859.00/1068
Memorandum of Conversation, by the Assistant Secretary of State (Berle)
The Danish Minister came in to see me, at his request.
He had seen the President and expected to see Secretary Hull this morning; and his visit was merely to keep me up-to-date.
He said that in his conversation with the President he had indicated that he thought some gesture might be made which would encourage and hearten the Danish people in the hour of their trial. The President had been more than sympathetic to the idea—and inquired what he had in mind. The Minister thereupon had suggested a statement along the lines of the attached copy9—preferably to be made by the President and Mr. Churchill.10 The Minister hoped that before [Page 11] Churchill left town, the President and Churchill might arrange to receive him and perhaps thereafter put out some such statement. He wondered what I thought.
I said that since he was to see Secretary Hull in a few moments, it would be well for him to take this up with the Secretary. So far as I was concerned, it seemed to me like an idea well worth considering.
He said that the President had indicated a slight question in the next to the last paragraph. This paragraph speaks of the Danish official representatives in Washington and London as trustees for Danish interests outside Denmark, “working for the liberation of Denmark together with Free Danish organizations all over the world”. The Minister said that he put this in partly to remind the existence of the Danish Council in London and partly to indicate that the Danish Council was not the only such Council in existence. There were vastly larger American societies far more entitled to recognition than the handful of Danish business and shipping men who lived in London. He did not mention, but I think had in mind, the possibility of a similar group which existed in Sweden.
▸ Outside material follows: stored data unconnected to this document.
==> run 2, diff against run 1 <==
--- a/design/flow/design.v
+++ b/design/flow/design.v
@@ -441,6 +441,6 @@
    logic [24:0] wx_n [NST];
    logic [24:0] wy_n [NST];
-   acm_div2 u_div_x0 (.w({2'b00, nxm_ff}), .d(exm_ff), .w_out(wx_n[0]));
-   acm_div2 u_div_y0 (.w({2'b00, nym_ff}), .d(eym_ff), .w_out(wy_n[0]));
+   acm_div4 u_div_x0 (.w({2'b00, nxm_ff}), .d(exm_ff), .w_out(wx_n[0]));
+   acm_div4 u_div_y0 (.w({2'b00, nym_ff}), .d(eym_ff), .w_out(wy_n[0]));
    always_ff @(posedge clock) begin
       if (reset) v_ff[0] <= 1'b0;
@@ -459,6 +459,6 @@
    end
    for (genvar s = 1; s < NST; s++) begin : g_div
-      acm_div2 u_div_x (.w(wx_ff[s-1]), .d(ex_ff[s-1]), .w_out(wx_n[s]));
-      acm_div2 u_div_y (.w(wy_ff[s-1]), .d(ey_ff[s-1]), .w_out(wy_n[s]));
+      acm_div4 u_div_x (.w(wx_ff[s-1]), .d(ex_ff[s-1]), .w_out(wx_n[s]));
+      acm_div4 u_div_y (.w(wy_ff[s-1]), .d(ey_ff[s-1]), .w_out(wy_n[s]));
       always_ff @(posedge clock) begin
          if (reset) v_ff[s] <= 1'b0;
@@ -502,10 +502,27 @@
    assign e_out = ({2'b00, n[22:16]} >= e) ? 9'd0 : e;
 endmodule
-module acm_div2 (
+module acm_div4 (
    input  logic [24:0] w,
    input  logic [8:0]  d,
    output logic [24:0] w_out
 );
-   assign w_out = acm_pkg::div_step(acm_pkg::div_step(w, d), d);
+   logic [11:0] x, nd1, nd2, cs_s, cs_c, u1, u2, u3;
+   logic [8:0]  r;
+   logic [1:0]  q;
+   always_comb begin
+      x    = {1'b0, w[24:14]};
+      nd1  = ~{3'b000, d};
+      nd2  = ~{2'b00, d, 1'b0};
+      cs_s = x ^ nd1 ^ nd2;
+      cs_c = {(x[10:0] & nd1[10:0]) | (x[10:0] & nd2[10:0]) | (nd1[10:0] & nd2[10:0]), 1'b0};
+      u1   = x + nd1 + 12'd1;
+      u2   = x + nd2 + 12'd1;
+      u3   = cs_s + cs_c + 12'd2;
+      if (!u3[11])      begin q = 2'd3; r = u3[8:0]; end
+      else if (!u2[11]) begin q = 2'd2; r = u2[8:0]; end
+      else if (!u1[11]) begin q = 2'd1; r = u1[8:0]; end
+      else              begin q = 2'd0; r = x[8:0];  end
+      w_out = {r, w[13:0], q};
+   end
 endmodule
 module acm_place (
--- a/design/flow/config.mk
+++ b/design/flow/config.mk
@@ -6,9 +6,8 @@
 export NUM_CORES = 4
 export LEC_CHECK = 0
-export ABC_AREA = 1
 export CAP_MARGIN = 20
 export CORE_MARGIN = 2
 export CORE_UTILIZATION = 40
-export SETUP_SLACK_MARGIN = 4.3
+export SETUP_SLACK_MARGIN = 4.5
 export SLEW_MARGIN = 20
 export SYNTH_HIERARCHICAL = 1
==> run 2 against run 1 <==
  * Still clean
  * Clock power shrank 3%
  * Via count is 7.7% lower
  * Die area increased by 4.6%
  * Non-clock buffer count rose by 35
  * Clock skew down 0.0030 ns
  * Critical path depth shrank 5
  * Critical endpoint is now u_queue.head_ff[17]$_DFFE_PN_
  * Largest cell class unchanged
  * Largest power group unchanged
He said with entire frankness that the effect of such a statement would be in part to build up his own position a little, but under the circumstances he thought this was allowable. Again, though he did not say so, I think he had in mind the fact that the juniors in the British Foreign Office have indicated a slight tendency to try to take over control of the whole Danish matter by emphasizing the position of Christmas Moeller11 in London and by drawing out of obscurity the rather meek Danish Minister Reventlow in London.
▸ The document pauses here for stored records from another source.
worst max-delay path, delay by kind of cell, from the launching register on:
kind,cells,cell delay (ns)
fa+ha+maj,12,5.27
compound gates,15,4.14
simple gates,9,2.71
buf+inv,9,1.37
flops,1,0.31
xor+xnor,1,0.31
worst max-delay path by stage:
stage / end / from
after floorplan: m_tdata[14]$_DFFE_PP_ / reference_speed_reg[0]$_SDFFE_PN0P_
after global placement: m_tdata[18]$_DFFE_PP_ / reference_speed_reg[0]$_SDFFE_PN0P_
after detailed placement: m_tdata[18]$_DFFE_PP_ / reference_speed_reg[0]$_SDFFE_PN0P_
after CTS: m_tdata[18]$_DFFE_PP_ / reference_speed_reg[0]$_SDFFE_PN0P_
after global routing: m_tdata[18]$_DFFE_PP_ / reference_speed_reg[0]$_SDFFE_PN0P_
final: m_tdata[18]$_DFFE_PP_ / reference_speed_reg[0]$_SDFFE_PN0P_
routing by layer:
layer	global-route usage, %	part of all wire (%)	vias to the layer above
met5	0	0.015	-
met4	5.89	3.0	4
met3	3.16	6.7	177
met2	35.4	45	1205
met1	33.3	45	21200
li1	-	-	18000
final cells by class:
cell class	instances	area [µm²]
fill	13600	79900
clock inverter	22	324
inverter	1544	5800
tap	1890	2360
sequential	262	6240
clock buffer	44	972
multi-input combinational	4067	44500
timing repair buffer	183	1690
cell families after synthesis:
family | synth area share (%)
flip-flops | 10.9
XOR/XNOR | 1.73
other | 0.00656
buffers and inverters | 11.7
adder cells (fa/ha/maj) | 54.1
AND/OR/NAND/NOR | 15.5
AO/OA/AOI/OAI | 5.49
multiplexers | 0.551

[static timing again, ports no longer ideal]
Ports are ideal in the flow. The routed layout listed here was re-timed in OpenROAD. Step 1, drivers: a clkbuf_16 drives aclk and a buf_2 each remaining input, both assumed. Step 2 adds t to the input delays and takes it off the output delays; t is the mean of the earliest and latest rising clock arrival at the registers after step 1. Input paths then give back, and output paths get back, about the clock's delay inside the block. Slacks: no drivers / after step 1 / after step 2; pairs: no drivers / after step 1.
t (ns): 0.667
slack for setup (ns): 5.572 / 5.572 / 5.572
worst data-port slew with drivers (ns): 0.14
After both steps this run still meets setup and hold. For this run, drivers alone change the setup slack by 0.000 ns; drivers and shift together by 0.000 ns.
I indicated that general sympathy was with the Danish people and with the Minister’s hope of being able to crystallize the situation.
Note: In the balance, the Danish Minister’s idea seems to be a good one. Our interests in the Danish situation are quite as large as the British—partly because of the great number of Danish ships, partly because of our vast interest in Greenland, partly because we presently have the responsibility of Iceland. There is, in my judgment, no possible doubt that the Danish Minister here is the strongest Danish figure outside of Denmark, as well as the one who took the most courageous stand and who also has the greatest political standing at home. Finally, he has a continuing mandate as plenipotentiary for the Danish Government when it was last free to act and has disposal of the Danish funds here under the Secretary’s supervision. He would probably be accepted in Denmark as the Dane outside the country best qualified to handle the Danish interests.